8. A method for treatment using the medical device as claimed in any one of claims 1 to 4, said method including the steps of: inserting the insertion tube into a body of a subject, applying energy through the conductive hollow distal tip to tissue inside the body; and supplying the cooling fluid via the lumen and the distribution of the at least 50 perforations to the tissue through equal flow of the cooling fluid to the tissue while not overloading the tissue with the cooling fluid.
9. The method according to claim 8, wherein inserting the elongate probe includes inserting the elongate probe through a blood vessel into a heart of the subject, and wherein applying the energy includes ablating myocardial tissue in the heart.

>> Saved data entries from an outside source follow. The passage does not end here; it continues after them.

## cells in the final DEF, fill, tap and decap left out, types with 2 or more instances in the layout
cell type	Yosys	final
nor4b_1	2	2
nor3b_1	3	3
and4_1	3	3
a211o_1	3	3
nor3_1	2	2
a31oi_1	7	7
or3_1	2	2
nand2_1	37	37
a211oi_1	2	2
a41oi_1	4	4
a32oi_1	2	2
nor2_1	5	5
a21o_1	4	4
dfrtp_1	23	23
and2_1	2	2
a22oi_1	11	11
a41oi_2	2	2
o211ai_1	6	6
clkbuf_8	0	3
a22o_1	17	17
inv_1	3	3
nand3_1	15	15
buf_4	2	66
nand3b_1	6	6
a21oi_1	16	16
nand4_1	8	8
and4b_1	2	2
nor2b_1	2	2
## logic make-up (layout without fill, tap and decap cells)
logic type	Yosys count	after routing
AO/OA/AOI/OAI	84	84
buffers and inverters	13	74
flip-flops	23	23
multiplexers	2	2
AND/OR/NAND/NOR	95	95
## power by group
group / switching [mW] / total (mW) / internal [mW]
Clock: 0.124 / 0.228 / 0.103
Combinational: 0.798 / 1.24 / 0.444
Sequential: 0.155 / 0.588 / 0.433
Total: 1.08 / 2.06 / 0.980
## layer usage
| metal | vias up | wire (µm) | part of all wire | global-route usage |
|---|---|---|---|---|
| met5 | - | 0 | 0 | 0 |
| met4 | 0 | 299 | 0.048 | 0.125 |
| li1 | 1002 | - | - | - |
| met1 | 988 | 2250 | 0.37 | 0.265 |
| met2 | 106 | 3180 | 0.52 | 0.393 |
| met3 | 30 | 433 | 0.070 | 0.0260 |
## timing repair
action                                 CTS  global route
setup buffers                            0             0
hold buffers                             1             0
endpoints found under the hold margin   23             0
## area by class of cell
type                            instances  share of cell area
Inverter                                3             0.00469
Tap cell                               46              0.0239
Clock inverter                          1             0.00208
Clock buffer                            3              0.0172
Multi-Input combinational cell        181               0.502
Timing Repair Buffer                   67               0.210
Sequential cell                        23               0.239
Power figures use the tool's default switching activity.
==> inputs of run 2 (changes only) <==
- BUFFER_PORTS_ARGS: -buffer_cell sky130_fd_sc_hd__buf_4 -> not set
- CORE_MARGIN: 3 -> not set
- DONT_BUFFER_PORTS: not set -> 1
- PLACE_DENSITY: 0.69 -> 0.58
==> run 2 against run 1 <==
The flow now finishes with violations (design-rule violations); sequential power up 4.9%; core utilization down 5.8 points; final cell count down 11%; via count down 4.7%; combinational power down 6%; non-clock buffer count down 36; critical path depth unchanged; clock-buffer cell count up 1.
--- src/rtl/input_conditioner_stage.sv ---
// Two-flop synchronizer plus debounce FSM for one raw external input; emits a clean
// registered level and single-cycle rise/fall pulses for the downstream Moore logic.
module input_conditioner_stage #(
    parameter int unsigned DEBOUNCE_CYCLES = 4,
    parameter int unsigned CNT_W           = 3
) (
    input  logic inputClk,
    input  logic inputR,
    input  logic inputX,
    output logic outputX,
    output logic outputRise,
    output logic outputFall
);

    typedef enum logic [1:0] {
        LOW     = 2'd0,
        RISING  = 2'd1,
        HIGH    = 2'd2,
        FALLING = 2'd3
    } state_t;

    localparam logic [CNT_W-1:0] CNT_LAST = CNT_W'(DEBOUNCE_CYCLES - 1);

    logic             sync1;
    logic             sync2;
    state_t           state;
    state_t           state_n;
    logic [CNT_W-1:0] cnt;
    logic [CNT_W-1:0] cnt_n;
    logic             x_n;
    logic             rise_n;
    logic             fall_n;

    always_ff @(posedge inputClk) begin
        if (!inputR) begin
            sync1      <= 1'b0;
            sync2      <= 1'b0;
            state      <= LOW;
            cnt        <= '0;
            outputX    <= 1'b0;
            outputRise <= 1'b0;
            outputFall <= 1'b0;
        end else begin
            sync1      <= inputX;
            sync2      <= sync1;
            state      <= state_n;
            cnt        <= cnt_n;
            outputX    <= x_n;
            outputRise <= rise_n;
            outputFall <= fall_n;
        end
    end

    // Counter is cleared on every state change and saturates at CNT_LAST, so it never wraps.
    always_comb begin
        state_n = state;
        cnt_n   = cnt;
        x_n     = outputX;
        rise_n  = 1'b0;
        fall_n  = 1'b0;
        case (state)
            LOW: begin
                if (sync2) begin
                    state_n = RISING;
                    cnt_n   = '0;
                end
            end
            RISING: begin
                if (!sync2) begin
                    state_n = LOW;
                    cnt_n   = '0;
                end else if (cnt == CNT_LAST) begin
                    state_n = HIGH;
                    cnt_n   = '0;
                    x_n     = 1'b1;
                    rise_n  = 1'b1;
                end else begin
                    cnt_n = cnt + CNT_W'(1);
                end
            end
            HIGH: begin
                if (!sync2) begin
                    state_n = FALLING;
                    cnt_n   = '0;
                end
            end
            FALLING: begin
                if (sync2) begin
                    state_n = HIGH;
                    cnt_n   = '0;
                end else if (cnt == CNT_LAST) begin
                    state_n = LOW;
                    cnt_n   = '0;
                    x_n     = 1'b0;
                    fall_n  = 1'b1;
                end else begin
                    cnt_n = cnt + CNT_W'(1);
                end
            end
            default: begin
                state_n = LOW;
                cnt_n   = '0;
            end
        endcase
    end

endmodule
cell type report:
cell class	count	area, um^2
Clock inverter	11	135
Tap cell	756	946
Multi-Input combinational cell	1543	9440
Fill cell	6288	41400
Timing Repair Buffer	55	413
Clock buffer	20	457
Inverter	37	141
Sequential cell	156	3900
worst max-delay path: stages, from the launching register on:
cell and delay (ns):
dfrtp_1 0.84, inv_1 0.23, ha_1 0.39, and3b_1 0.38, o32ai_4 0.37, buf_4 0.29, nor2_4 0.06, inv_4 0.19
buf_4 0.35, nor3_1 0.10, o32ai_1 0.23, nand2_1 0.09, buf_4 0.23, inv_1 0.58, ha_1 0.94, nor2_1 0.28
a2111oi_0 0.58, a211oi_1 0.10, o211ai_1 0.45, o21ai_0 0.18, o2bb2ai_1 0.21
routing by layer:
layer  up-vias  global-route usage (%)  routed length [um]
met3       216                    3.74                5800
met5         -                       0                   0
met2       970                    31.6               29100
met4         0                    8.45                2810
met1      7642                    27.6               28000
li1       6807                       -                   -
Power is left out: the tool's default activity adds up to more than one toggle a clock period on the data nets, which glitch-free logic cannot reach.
[src/rtl/mem_stage_pkg.sv]
// Shared definitions for the MEM stage: load/store operation codes, FSM
// state encoding and small operation-class helpers.
package mem_stage_pkg;

  localparam logic [31:0] ZeroWord = 32'h0000_0000;

  localparam logic [7:0] EXE_LB_OP  = 8'hE0;
  localparam logic [7:0] EXE_LH_OP  = 8'hE1;
  localparam logic [7:0] EXE_LW_OP  = 8'hE3;
  localparam logic [7:0] EXE_LBU_OP = 8'hE4;
  localparam logic [7:0] EXE_LHU_OP = 8'hE5;
  localparam logic [7:0] EXE_SB_OP  = 8'hE8;
  localparam logic [7:0] EXE_SH_OP  = 8'hE9;
  localparam logic [7:0] EXE_SW_OP  = 8'hEB;

  typedef enum logic [1:0] {
    ST_IDLE  = 2'd0,
    ST_BUS   = 2'd1,
    ST_DRAIN = 2'd2,
    ST_DONE  = 2'd3
  } mem_state_e;

  function automatic logic op_is_load(input logic [7:0] op);
    return (op == EXE_LB_OP) || (op == EXE_LBU_OP) || (op == EXE_LH_OP) ||
           (op == EXE_LHU_OP) || (op == EXE_LW_OP);
  endfunction

  function automatic logic op_is_store(input logic [7:0] op);
    return (op == EXE_SB_OP) || (op == EXE_SH_OP) || (op == EXE_SW_OP);
  endfunction

endpackage

[src/rtl/mem_stage_align.sv]
// Combinational data alignment for the MEM stage: byte-lane enables, store
// replication and misalignment detection on the issue side; lane selection
// and sign/zero extension on the load-return side.
module mem_stage_align
  import mem_stage_pkg::*;
(
  input  logic [7:0]  st_aluop_i,
  input  logic [1:0]  st_addr_i,
  input  logic [31:0] st_data_i,
  output logic [3:0]  st_sel_o,
  output logic [31:0] st_wdata_o,
  output logic        misalign_o,
  input  logic [7:0]  ld_aluop_i,
  input  logic [1:0]  ld_addr_i,
  input  logic [31:0] ld_rdata_i,
  output logic [31:0] ld_data_o
);

  logic [31:0] ld_shift;
  logic [7:0]  ld_byte;
  logic [15:0] ld_half;

  // Issue side: lane enables from access size and offset, data replicated to every lane
  always_comb begin
    st_sel_o   = 4'b0000;
    st_wdata_o = ZeroWord;
    misalign_o = 1'b0;
    case (st_aluop_i)
      EXE_LB_OP, EXE_LBU_OP, EXE_SB_OP: begin
        st_sel_o   = 4'b0001 << st_addr_i;
        st_wdata_o = {4{st_data_i[7:0]}};
      end
      EXE_LH_OP, EXE_LHU_OP, EXE_SH_OP: begin
        misalign_o = st_addr_i[0];
        st_sel_o   = st_addr_i[1] ? 4'b1100 : 4'b0011;
        st_wdata_o = {2{st_data_i[15:0]}};
      end
      EXE_LW_OP, EXE_SW_OP: begin
        misalign_o = |st_addr_i;
        st_sel_o   = 4'b1111;
        st_wdata_o = st_data_i;
      end
      default: ;
    endcase
  end

  assign ld_shift = ld_rdata_i >> {ld_addr_i, 3'b000};
  assign ld_byte  = ld_shift[7:0];
  assign ld_half  = ld_addr_i[1] ? ld_rdata_i[31:16] : ld_rdata_i[15:0];

  // Return side: pick the addressed byte/half and extend to a full word
  always_comb begin
    ld_data_o = ld_rdata_i;
    case (ld_aluop_i)
      EXE_LB_OP:  ld_data_o = {{24{ld_byte[7]}}, ld_byte};
      EXE_LBU_OP: ld_data_o = {24'h000000, ld_byte};
      EXE_LH_OP:  ld_data_o = {{16{ld_half[15]}}, ld_half};
      EXE_LHU_OP: ld_data_o = {16'h0000, ld_half};
      default:    ld_data_o = ld_rdata_i;
    endcase
  end

endmodule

10. The method according to claim 8, wherein supplying the fluid includes cooling the conductive hollow distal tip and the tissue.
11. A method for producing a medical device, as claimed in any one of claims 1 to 4, said method including the steps of: creating at least 50 perforations not greater than 0.2mm in diameter through an outer surface of a conductive hollow distal tip electrode that encloses an interior space of the medical device wherein the conductive hollow distal tip has a wall thickness that enables the at least 50 perforations to be made by electrical spark discharge, such that the at least 50 perforations are distributed circumferentially and longitudinally over the conductive hollow distal tip, and wherein the perforations in the distribution of the at least 50 perforations near the proximal end of the conductive hollow distal tip are smaller than the perforations in the distribution of the at least 50 perforations near the distal end of the conductive hollow distal tip and configured to ensure equal flow over the length of the conductive hollow distal tip; fixing the conductive hollow distal tip to a distal end of an insertion tube; and coupling a lumen passing through the insertion tube to supply a fluid to the hollow distal tip so that the fluid exits from the hollow distal tip through the at least 50 perforations through equal flow of the fluid.
12. The method according to claim 11, wherein creating the at least 50 perforations includes bringing a needle electrode into proximity with the outer surface of the conductive hollow distal tip at a location of each of the at least 50 perforations, and applying an electrical potential so as to create an electrical discharge between the needle electrode and the outer surface, thereby perforating the outer surface.
13. The device according to claim 3, wherein the wall thickness of the conductive hollow distal tip is approximately 0.25 mm.
14. The medical apparatus according to claim 5, wherein the wall thickness of the conductive hollow distal tip is approximately 0.25 mm.
15. The method according to claim 8, wherein the wall thickness of the conductive hollow distal tip is approximately 0.25 mm.
16. The medical device of any one of claims 1 to 4, further including a plug attached to the proximal end of the conductive hollow distal tip, the plug having a fluid inlet in communication with the interior space.
17. The medical device of any one of claims 1 to 4 or 16, wherein the cylindrically shaped outer surface has edges along the circumference of the proximal and distal ends, wherein the edges are rounded and configured to avoid concentration of an electric field around the edges.